It’s no secret that fast food isn’t healthy, but could the wrapper that holds your greasy sandwich together also pose a threat to your health?
A new study revealed that some harmful substances, called perfluorinated chemicals (PFCs), were found in fast food wrappings. Typically, these chemicals are use in stain-resistant products, firefighting materials, and even nonstick cookware. The real problem, however, is that these PFCs can leach into your food, and eventually build up to toxic levels in your body, according to a press release from the University of Notre Dame.
Researchers tested over 400 samples of packaging materials and, according to the press release, found PFCs in 56 percent of dessert and bread wrappers, 38 percent of sandwich and burger wrappers, and 20 percent of paperboard.
Samples were collected from a total of 27 fast food restaurant chains, including McDonald’s, Burger King, Chipotle, Starbucks, Jimmy Johns, Panera and Chick-Fil-A. The release reported that takeout containers — such as Chinese food boxes or pizza boxes — were not tested.

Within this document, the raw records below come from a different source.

==> src/hdl/spf_pkg.sv <==
package spf_pkg;

  localparam int BYTE_W          = 8;
  localparam int CNT_W           = 6;
  localparam int MAX_PAYLOAD_DEF = 51;

  localparam logic [BYTE_W-1:0] HDR_BYTE  = 8'hFF;
  localparam logic [BYTE_W-1:0] CK_MASK   = 8'hFE;
  localparam logic [BYTE_W-1:0] SIZE_BIAS = 8'd7;

  localparam logic ACT_APPEND = 1'b0;
  localparam logic ACT_SEND   = 1'b1;

  // Source of the byte loaded into the output register.
  typedef enum logic [2:0] {
    SEL_ZERO = 3'd0,
    SEL_HDR  = 3'd1,
    SEL_SIZE = 3'd2,
    SEL_ID   = 3'd3,
    SEL_CMD  = 3'd4,
    SEL_CK1  = 3'd5,
    SEL_CK2  = 3'd6,
    SEL_PAY  = 3'd7
  } sel_t;

  // Commands from the controller to the datapath.
  typedef struct packed {
    logic append;
    logic latch;
    logic out_load;
    sel_t sel;
    logic last;
    logic ovf;
    logic idx_inc;
    logic clear;
  } cmd_t;

  // Status from the datapath to the controller.
  typedef struct packed {
    logic out_free;
    logic full;
    logic count_zero;
    logic pay_last;
  } stat_t;

endpackage

==> src/hdl/spf_ctrl.sv <==
module spf_ctrl
  import spf_pkg::*;
(
  input  logic  clk,
  input  logic  rst_n,
  input  logic  in_valid,
  input  logic  in_action,
  input  stat_t stat,
  output logic  in_stall,
  output cmd_t  cmd
);

  typedef enum logic [7:0] {
    ST_IDLE = 8'b0000_0001,
    ST_HDR2 = 8'b0000_0010,
    ST_SIZE = 8'b0000_0100,
    ST_ID   = 8'b0000_1000,
    ST_CMD  = 8'b0001_0000,
    ST_CK1  = 8'b0010_0000,
    ST_CK2  = 8'b0100_0000,
    ST_PAY  = 8'b1000_0000
  } state_t;

  state_t state_r;
  state_t state_nxt;

  always_comb begin
    cmd       = '0;
    cmd.sel   = SEL_ZERO;
    state_nxt = state_r;
    in_stall  = 1'b1;
    case (state_r)
      ST_IDLE: begin
        in_stall = !stat.out_free;
        if (in_valid && stat.out_free) begin
          if (in_action == ACT_SEND) begin
            cmd.latch    = 1'b1;
            cmd.out_load = 1'b1;
            cmd.sel      = SEL_HDR;
            state_nxt    = ST_HDR2;
          end else if (stat.full) begin
            cmd.out_load = 1'b1;
            cmd.sel      = SEL_ZERO;
            cmd.last     = 1'b1;
            cmd.ovf      = 1'b1;
          end else begin
            cmd.append = 1'b1;
          end
        end
      end
      ST_HDR2: begin
        if (stat.out_free) begin
          cmd.out_load = 1'b1;
          cmd.sel      = SEL_HDR;
          state_nxt    = ST_SIZE;
        end
      end
      ST_SIZE: begin
        if (stat.out_free) begin
          cmd.out_load = 1'b1;
          cmd.sel      = SEL_SIZE;
          state_nxt    = ST_ID;
        end
      end
      ST_ID: begin
        if (stat.out_free) begin
          cmd.out_load = 1'b1;
          cmd.sel      = SEL_ID;
          state_nxt    = ST_CMD;
        end
      end
      ST_CMD: begin
        if (stat.out_free) begin
          cmd.out_load = 1'b1;
          cmd.sel      = SEL_CMD;
          state_nxt    = ST_CK1;
        end
      end
      ST_CK1: begin
        if (stat.out_free) begin
          cmd.out_load = 1'b1;
          cmd.sel      = SEL_CK1;
          state_nxt    = ST_CK2;
        end
      end
      ST_CK2: begin
        if (stat.out_free) begin
          cmd.out_load = 1'b1;
          cmd.sel      = SEL_CK2;
          cmd.last     = stat.count_zero;
          if (stat.count_zero) begin
            cmd.clear = 1'b1;
            state_nxt = ST_IDLE;
          end else begin
            state_nxt = ST_PAY;
          end
        end
      end
      ST_PAY: begin
        if (stat.out_free) begin
          cmd.out_load = 1'b1;
          cmd.sel      = SEL_PAY;
          cmd.last     = stat.pay_last;
          if (stat.pay_last) begin
            cmd.clear = 1'b1;
            state_nxt = ST_IDLE;
          end else begin
            cmd.idx_inc = 1'b1;
          end
        end
      end
      default: begin
        state_nxt = ST_IDLE;
      end
    endcase
  end

  always_ff @(posedge clk) begin
    if (!rst_n) begin
      state_r <= ST_IDLE;
    end else begin
      state_r <= state_nxt;
    end
  end

endmodule

==> src/hdl/spf_dp.sv <==
module spf_dp
  import spf_pkg::*;
#(
  parameter int MAX_PAYLOAD = MAX_PAYLOAD_DEF
)
(
  input  logic              clk,
  input  logic              rst_n,
  input  logic [BYTE_W-1:0] in_payload_byte,
  input  logic [BYTE_W-1:0] in_dest_id,
  input  logic [BYTE_W-1:0] in_command,
  input  cmd_t              cmd,
  input  logic              out_stall,
  output stat_t             stat,
  output logic              out_valid,
  output logic [BYTE_W-1:0] out_byte,
  output logic              out_last,
  output logic              out_overflow
);

  localparam int AW = (MAX_PAYLOAD > 1) ? $clog2(MAX_PAYLOAD) : 1;

  logic [BYTE_W-1:0] mem [MAX_PAYLOAD];
  logic [BYTE_W-1:0] rd_data_r;

  logic [CNT_W-1:0]  count_r;
  logic [BYTE_W-1:0] xor_r;
  logic [AW-1:0]     idx_r;
  logic [AW-1:0]     idx_nxt;

  logic [BYTE_W-1:0] id_r;
  logic [BYTE_W-1:0] command_r;
  logic [BYTE_W-1:0] size_r;
  logic [BYTE_W-1:0] ck1_r;
  logic [BYTE_W-1:0] size_nxt;
  logic [BYTE_W-1:0] ck1_nxt;

  logic              out_valid_r;
  logic [BYTE_W-1:0] out_byte_r;
  logic              out_last_r;
  logic              out_ovf_r;
  logic [BYTE_W-1:0] out_byte_nxt;

  assign size_nxt = BYTE_W'(count_r) + SIZE_BIAS;
  assign ck1_nxt  = (size_nxt ^ in_dest_id ^ in_command ^ xor_r) & CK_MASK;

  // The read address runs one step ahead so that rd_data_r always holds
  // the entry at idx_r, even across stalls.
  always_comb begin
    if (cmd.clear) begin
      idx_nxt = '0;
    end else if (cmd.idx_inc) begin
      idx_nxt = idx_r + AW'(1);
    end else begin
      idx_nxt = idx_r;
    end
  end

  always_comb begin
    case (cmd.sel)
      SEL_HDR:  out_byte_nxt = HDR_BYTE;
      SEL_SIZE: out_byte_nxt = size_r;
      SEL_ID:   out_byte_nxt = id_r;
      SEL_CMD:  out_byte_nxt = command_r;
      SEL_CK1:  out_byte_nxt = ck1_r;
      SEL_CK2:  out_byte_nxt = (~ck1_r) & CK_MASK;
      SEL_PAY:  out_byte_nxt = rd_data_r;
      default:  out_byte_nxt = '0;
    endcase
  end

  always_ff @(posedge clk) begin
    if (cmd.append) begin
      mem[count_r[AW-1:0]] <= in_payload_byte;
    end
    rd_data_r <= mem[idx_nxt];
  end

  always_ff @(posedge clk) begin
    if (cmd.latch) begin
      id_r      <= in_dest_id;
      command_r <= in_command;
      size_r    <= size_nxt;
      ck1_r     <= ck1_nxt;
    end
    if (cmd.out_load) begin
      out_byte_r <= out_byte_nxt;
      out_last_r <= cmd.last;
      out_ovf_r  <= cmd.ovf;
    end
  end

  always_ff @(posedge clk) begin
    if (!rst_n) begin
      count_r     <= '0;
      xor_r       <= '0;
      idx_r       <= '0;
      out_valid_r <= 1'b0;
    end else begin
      idx_r <= idx_nxt;
      if (cmd.clear) begin
        count_r <= '0;
        xor_r   <= '0;
      end else if (cmd.append) begin
        count_r <= count_r + CNT_W'(1);
        xor_r   <= xor_r ^ in_payload_byte;
      end
      if (cmd.out_load) begin
        out_valid_r <= 1'b1;
      end else if (!out_stall) begin
        out_valid_r <= 1'b0;
      end
    end
  end

  assign stat.out_free   = !out_valid_r || !out_stall;
  assign stat.full       = count_r >= CNT_W'(MAX_PAYLOAD);
  assign stat.count_zero = count_r == '0;
  assign stat.pay_last   = (CNT_W'(idx_r) + CNT_W'(1)) == count_r;

  assign out_valid    = out_valid_r;
  assign out_byte     = out_byte_r;
  assign out_last     = out_last_r;
  assign out_overflow = out_ovf_r;

`ifndef NO_ASSERTIONS
  a_count_bound: assert property (@(posedge clk) disable iff (!rst_n)
    count_r <= CNT_W'(MAX_PAYLOAD))
    else $error("payload count above store depth");

  a_no_overwrite: assert property (@(posedge clk) disable iff (!rst_n)
    (out_valid_r && out_stall) |-> !cmd.out_load)
    else $error("output register loaded while a transfer is pending");

  a_ovf_keeps_state: assert property (@(posedge clk) disable iff (!rst_n)
    cmd.ovf |=> ($stable(count_r) && $stable(xor_r)))
    else $error("refused append changed the payload state");

  a_pay_in_range: assert property (@(posedge clk) disable iff (!rst_n)
    (cmd.out_load && (cmd.sel == SEL_PAY)) |-> (CNT_W'(idx_r) < count_r))
    else $error("payload read beyond stored bytes");
`endif

endmodule

==> src/hdl/servo_packet_framer_core.sv <==
// Append: a transfer gives no result; a refused append into a full store puts
// one error result in the output register on the next cycle.
// Send: the first header byte is in the output register the cycle after the transfer, and
// a packet of 7 + n bytes leaves at one byte per cycle while the receiver does not stall;
// the next item is taken once the last byte is loaded.
// Synchronous active-low reset empties the store and clears the running XOR and out_valid.
module servo_packet_framer_core
  import spf_pkg::*;
#(
  parameter int MAX_PAYLOAD = MAX_PAYLOAD_DEF
)
(
  input  logic              clk,
  input  logic              rst_n,
  input  logic              in_valid,
  output logic              in_stall,
  input  logic              in_action,
  input  logic [BYTE_W-1:0] in_payload_byte,
  input  logic [BYTE_W-1:0] in_dest_id,
  input  logic [BYTE_W-1:0] in_command,
  output logic              out_valid,
  input  logic              out_stall,
  output logic [BYTE_W-1:0] out_byte,
  output logic              out_last,
  output logic              out_overflow
);

  // The controller walks the packet fields in order, one per output transfer slot.
  // The datapath holds the payload memory, the byte count, the running XOR of the
  // payload, the header fields latched at the send transfer and the output register.
  // The output register frees its slot in the same cycle that a transfer takes it,
  // so bytes stream back to back as long as the receiver does not stall.

  cmd_t  cmd;
  stat_t stat;

  spf_ctrl u_ctrl (
    .clk       (clk),
    .rst_n     (rst_n),
    .in_valid  (in_valid),
    .in_action (in_action),
    .stat      (stat),
    .in_stall  (in_stall),
    .cmd       (cmd)
  );

  spf_dp #(
    .MAX_PAYLOAD (MAX_PAYLOAD)
  ) u_dp (
    .clk             (clk),
    .rst_n           (rst_n),
    .in_payload_byte (in_payload_byte),
    .in_dest_id      (in_dest_id),
    .in_command      (in_command),
    .cmd             (cmd),
    .out_stall       (out_stall),
    .stat            (stat),
    .out_valid       (out_valid),
    .out_byte        (out_byte),
    .out_last        (out_last),
    .out_overflow    (out_overflow)
  );

endmodule

==> config.mk <==
export PLATFORM = sky130hd
export DESIGN_NAME = servo_packet_framer_core
export DESIGN_NICKNAME = d
export VERILOG_FILES = /design/src/hdl/spf_pkg.sv /design/src/hdl/spf_ctrl.sv /design/src/hdl/spf_dp.sv /design/src/hdl/servo_packet_framer_core.sv
export SDC_FILE = /design/constraint.sdc
export NUM_CORES = 1
export LEC_CHECK = 0
export ABC_AREA = 1
export BUFFER_PORTS_ARGS = -buffer_cell sky130_fd_sc_hd__buf_4
export CORE_MARGIN = 8
export CORE_UTILIZATION = 59
export CTS_BUF_LIST = sky130_fd_sc_hd__clkbuf_4 sky130_fd_sc_hd__clkbuf_8
export DETAILED_ROUTE_END_ITERATION = 12
export PLACE_DENSITY = 0.79
export SLEW_MARGIN = 20
export SYNTH_ARGS = -nofsm -noshare
export SYNTH_HDL_FRONTEND = slang
export SYNTH_SLANG_ARGS = --single-unit
==> constraint.sdc <==
create_clock -name clk -period 3.16 [get_ports clk]
set_clock_uncertainty 0.15 [all_clocks]
set_input_delay 0.632 -clock clk [delete_from_list [all_inputs] [get_ports clk]]
set_output_delay 0.632 -clock clk [all_outputs]
set_load 0.01 [all_outputs]
==> results.txt <==
Crit start category: flop
Netlist cell types: 41
Most common cell after layout, fill and taps aside: edfxtp_1
Vias post-DR: 16,000
Hold slack: 0.0402 ns
Vias in the first global route: 15,300
Clock tree sinks: 484
R2R cell count: 19
Tcrit/Tclk final: 96.8%
Grt total ovfl: 0
Chip Height: 206 microns
Row count: 69
Reg2Reg Setup Slack: 0.10 ns
Layout Cells excl Fill: 2,699
Maximum clock rate: 327 MHz
Ys async rst share: 0%
Register area share after synthesis: 66.4%
Root buffer cell: clkbuf_8
Number of I/O port buffers: 40
Clk buf depth: 3
Design area: 24,900 sq um
Nature of the critical path endpoint: flop
Vias/cell: 5.91
Synth Register Bits: 484
CP Class: reg -> reg
Hold EP: u_dp.command_r[3]
Mapped cell area: 21,400 sq um
Most frequent cells in the layout: edfxtp_1, nand3_1, nand2_1
RR Startpoint: u_dp.idx_r[0]
Register clock-pin slew on the reported worst setup and hold paths: 0.06 ns
DRC viols: 0
Min-Delay Path Depth: 1
Nets: 2,212
Initial Utilization: 60.0%
Layout area overhead: 16.7%
Largest net degree at the start of global routing: 62
Critical path arrival: 3.43 ns
Initial antenna violation count: 1
WP data required: 3.53 ns
Core footprint: 35,600 sq um
Slew Viols, Final: 0
Max Cap Viol: 0
DP HPWL: 34,900 microns
First-pass detailed-route iteration total: 6
Final Util: 70.1%
Worst slew margin: 49.5%
Global Route Usage Sum: 26.9%
Hold Path Class: in -> reg
Clock H-tree levels: 3
Post-DP Area: 22,900 sq um
Pleak: 0.00987 uW
Syn Inst Count: 2,012
Slew of the pin with the lowest slew margin: 0.758 ns
Ant. Diodes: 0
I/O pin total: 41
Setup violations, final: 0
Cts bufs inserted: 79
Setup WS pre-CTS: -0.133 ns
Clk_lat worst skew: 0.65 ns
Final min period: 3.06 ns
Mapped Avg Cell Area: 10.6 sq um
Chip width: 206 microns
Iteration-0 DRC Markers: 2,138
R2R Path End: u_dp.rd_data_r[7]
Final hold vios: 0
Fin worst setup slack: 0.102 ns
Die footprint: 42,500 sq um
Max VDD drop: 569 uV
CTS tree: done
Main synth FF type: edfxtp_1
Pwr/cell area: 622 nW/um^2
First-pass GRT wire length: 86,700 microns
Inst Count DP: 2,541
Routability Congestion: 0.960
Syn nets: 2,045
Total wire length: 57,800 microns
Outcome: completed
Crit Path Max Fanout: 16
Routed Antenna Nets: 0
Fraction of layout cells with a size suffix above 1: 16.4%
HP Start: in_command[3]
EDFF count, synth: 448
Wire per inst: 21.4 microns
Yosys warnings: 0
==> critical path: stages, from the launching register on <==
cell and delay, ns:
dfxtp_1 0.38, buf_4 0.17, nand3_1 0.11, nand2_1 0.10
nand2_1 0.07, nand2_1 0.08, inv_1 0.05, nor2_2 0.14
nand3_4 0.14, nand4_1 0.18, nand3_4 0.22, inv_4 0.17
buf_8 0.19, nand2_1 0.07, nand3_1 0.11, nand3_1 0.14
nand3_1 0.16, nand3_1 0.13, nand2_1 0.12, nand2_1 0.06
==> state kept, by name, summed over array words and instances, names as in the netlist <==
name / count
u_dp.out_overflow: 1
u_dp.xor_r: 7
u_dp.mem: 408
u_dp.out_valid: 1
u_dp.out_byte: 8
u_dp.ck1_r: 7
u_dp.command_r: 8
u_dp.idx_r: 6
u_ctrl.state_r: 8
u_dp.id_r: 8
u_dp.count_r: 6
u_dp.size_r: 7
u_dp.rd_data_r: 8
u_dp.out_last: 1
==> power by group <==
part	internal, uW	switching, uW
clock	2970	2440
sequential	7350	191
combinational	901	1650
total	11200	4280
==> layer usage <==
metal  track usage [%]  vias to the layer above  wire, microns
li1                  -                     7181              -
met1              34.1                     7615          21500
met2              44.2                     1005          28200
met3              6.10                      149           6010
met4              11.8                        0           2070
met5                 0                        -              0
==> per-stage QoR <==
step / total power (uW) / TNS [ns]
6_report: 15500 / 0
5_1_grt: 16000 / -0.0656
4_1_cts: 15400 / 0
3_5_place_dp: 10000 / -0.376
3_3_place_gp: 9950 / -0.0305
2_1_floorplan: 9000 / 0
==> Yosys cell counts, types with 4 or more instances <==
cell / count / area (sq um)
nand4_1: 15 / 93.8
buf_4: 13 / 97.6
or2_1: 4 / 25.0
inv_2: 8 / 30.0
clkbuf_1: 26 / 97.6
o21ai_1: 23 / 115
nor4_1: 5 / 31.3
nand3_2: 4 / 40.0
o21ai_0: 29 / 145
o211ai_1: 27 / 203
a21oi_1: 18 / 90.1
dfxtp_1: 36 / 721
ha_1: 4 / 50.1
a221oi_1: 6 / 52.6
nand3_1: 358 / 1790
buf_2: 51 / 255
nor2_1: 212 / 796
edfxtp_1: 448 / 13500
buf_1: 8 / 30.0
inv_1: 260 / 976
xnor2_1: 15 / 131
nand2_1: 333 / 1250
xor2_1: 17 / 149
nand3b_1: 67 / 503
==> how the worst max path moves through the flow <==
stage	start	to	slack [ns]	cells past startpoint
floorplan	u_ctrl.state_r[4]	u_dp.ck1_r[1]	0.20	7
global placement	u_dp.idx_r[0]	u_dp.rd_data_r[4]	-0.03	21
detailed placement	u_dp.idx_r[1]	u_dp.rd_data_r[4]	-0.13	21
CTS	u_dp.idx_r[1]	u_dp.rd_data_r[4]	0.02	19
global route	u_dp.idx_r[0]	u_dp.rd_data_r[3]	-0.05	18
finish	u_dp.idx_r[0]	u_dp.rd_data_r[7]	0.10	19
==> logic make-up (layout without fill, tap and decap cells) <==
family	count (synthesis)	in the layout	share of synthesized area (%)
flip-flops	484	484	66.4
XOR/XNOR	32	32	1.31
AO/OA/AOI/OAI	109	109	3.09
AND/OR/NAND/NOR	1016	1016	22.0
buffers and inverters	367	593	7.01
adder cells (fa/ha/maj)	4	4	0.234
==> area by class of cell <==
| cell class | instances | area, sq um |
|---|---|---|
| Fill cell | 2448 | 10600 |
| Clock inverter | 27 | 180 |
| Sequential cell | 484 | 14200 |
| Timing Repair Buffer | 185 | 1750 |
| Tap cell | 461 | 577 |
| Clock buffer | 113 | 1380 |
| Inverter | 268 | 1010 |
| Multi-Input combinational cell | 1161 | 5850 |
==> repair_timing <==
item,4_1_cts,5_1_grt
hold buffers,0,3
gates cloned,1,3
hold endpoints to repair,0,3
resized for setup,3,47
pin swaps,0,16
endpoints found under the setup margin,6,111
setup buffers,3,8
Power figures use the tool's default switching activity.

PFCs tend to take a long time to break down in the body, and as a result, their extended stay can cause serious health issues, Medical Daily previously reported. Previous studies have also linked the chemicals to kidney and testicular cancers, thyroid disease, low birth weight and immunotoxicity in children.
“This is a really persistent chemical. It gets in the bloodstream, it stays there and accumulates. There are diseases that correlate to it, so we really don’t want this class of chemicals out there,” said researcher Graham Peaslee, in the press release.